Most prominently perhaps, as my friend Cecilia pointed out to me recently, the alpha-alpha combination of Obama and Clinton (and Clinton) would be a nonstarter in terms of actual governance. How would the former President and First Lady (particularly this former President and First Lady) not try to continually overstep and outdo a President Obama? Also, as I detailed in this post on Hillary's potential devolution of the Democratic party, I believe her presence on the ticket with Obama would turn significant numbers of people off who would otherwise support him--she's just that divisive in my view, even if she hasn't earned all of those sentiments.

Update: If reports such as this are indicators of a push by Clinton for the VP spot, I worry that she will try to force the issue; boy I hope not, that is just more than she has the right to do--particularly given the negative factor I think she would represent on the ticket.

Update 2: I just came across a number of posts in my Google Reader (a great tool) on this very subject: here with Robert Reich, here at The Nation, and here from Harvard's Saguaro Seminar blog (a wonderful blog that reflects on issues of "social capital"). I especially appreciate the following thoughts from the last of those three pieces at the Saguaro Seminar:

"In choosing a vice presidential running mate, we hope that Barack will find someone other than Hillary Clinton who can help to reunify the Democratic base of working collar Americans and older Americans. Choosing Hillary only shackles Barack to the scorched earth politics of the past as we witnessed in great quantity from her during the primary season. Moreover, as we often write about in this column, trust is an extremely valuable commodity and hard to repair once breached. And with Hillary as his Vice President, President Barack Obama could scarcely take a business trip without fearing a palace coup during his departure. Whether one’s grist is Shakespearean tragedies or the U.S. military during the Vietnam War, it’s hard to build an effective team around fratricide." (emphasis mine)
I would (excitedly) add that I found out tonight that Obama actually participated in the Saguaro meetings at Harvard from 1996-2000, which were aimed at "developing recommendations for strategies that would help foster the growth of social capital and civic connectedness in America." He was among "33 accomplished thinkers and doers who serve as a catalyst in determining the kinds of changes and strategies necessary to increasingly connect Americans with their communities and community institutions."

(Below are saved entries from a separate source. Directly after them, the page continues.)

===== src/design/infer_ctrl.sv =====
`timescale 1ns/1ps

module infer_ctrl (
  input  logic clk,
  input  logic rst_n,
  input  logic start,
  input  logic conv_done,
  input  logic pool_done,
  input  logic dense_done,
  output logic conv_start,
  output logic pool_start,
  output logic dense_start,
  output logic done
);

  cnn_pkg::infer_state_t state;

  // stage kicks last one cycle and a start while busy is dropped
  assign conv_start  = (state == cnn_pkg::ST_IDLE) && start;
  assign pool_start  = (state == cnn_pkg::ST_CONV) && conv_done;
  assign dense_start = (state == cnn_pkg::ST_POOL) && pool_done;

  always_ff @(posedge clk or negedge rst_n) begin
    if (!rst_n) begin
      state <= cnn_pkg::ST_IDLE;
      done  <= 1'b0;
    end else begin
      case (state)
        cnn_pkg::ST_IDLE: begin
          if (start) begin
            done  <= 1'b0;
            state <= cnn_pkg::ST_CONV;
          end
        end
        cnn_pkg::ST_CONV: if (conv_done) state <= cnn_pkg::ST_POOL;
        cnn_pkg::ST_POOL: if (pool_done) state <= cnn_pkg::ST_DENSE;
        cnn_pkg::ST_DENSE: begin
          if (dense_done) begin
            done  <= 1'b1;
            state <= cnn_pkg::ST_IDLE;
          end
        end
        default: state <= cnn_pkg::ST_IDLE;
      endcase
    end
  end

endmodule


===== config.mk =====
export PLATFORM = sky130hd
export DESIGN_NAME = infer_ctrl
export DESIGN_NICKNAME = d
export VERILOG_FILES = /design/src/design/cnn_pkg.sv /design/src/design/infer_ctrl.sv
export SDC_FILE = /design/constraint.sdc
export NUM_CORES = 1
export LEC_CHECK = 0
export CAP_MARGIN = 20
export CORE_AREA = 2 2 39 41
export CTS_BUF_LIST = sky130_fd_sc_hd__clkbuf_4 sky130_fd_sc_hd__clkbuf_8
export DETAILED_ROUTE_END_ITERATION = 16
export DIE_AREA = 0 0 41 43
export DONT_BUFFER_PORTS = 1
export GPL_TIMING_DRIVEN = 0
export PLACE_DENSITY = 0.34
export SLEW_MARGIN = 20
export SYNTH_ARGS = -nofsm -noshare
export SYNTH_HDL_FRONTEND = slang
export SYNTH_SLANG_ARGS = --single-unit

===== constraint.sdc =====
create_clock -name clk -period 1.5 [get_ports clk]
set_input_delay 0.3 -clock clk [delete_from_list [all_inputs] [get_ports clk]]
set_output_delay 0.3 -clock clk [all_outputs]
set_load 0.005 [all_outputs]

Update 3: Here's O. himself talking about the possibility (along with other interesting issues), where he says he's a "big believer in making decisions well," adding the following: "I think it's not just in my interest and Sen. Clinton's interest, but in the Democrat Party's interest and the country's interest to make sure I make this decision well. And I will be deliberate and systematic about it, because this will be my final counselor when I'm making decisions in the White House and I want to make sure I get it right."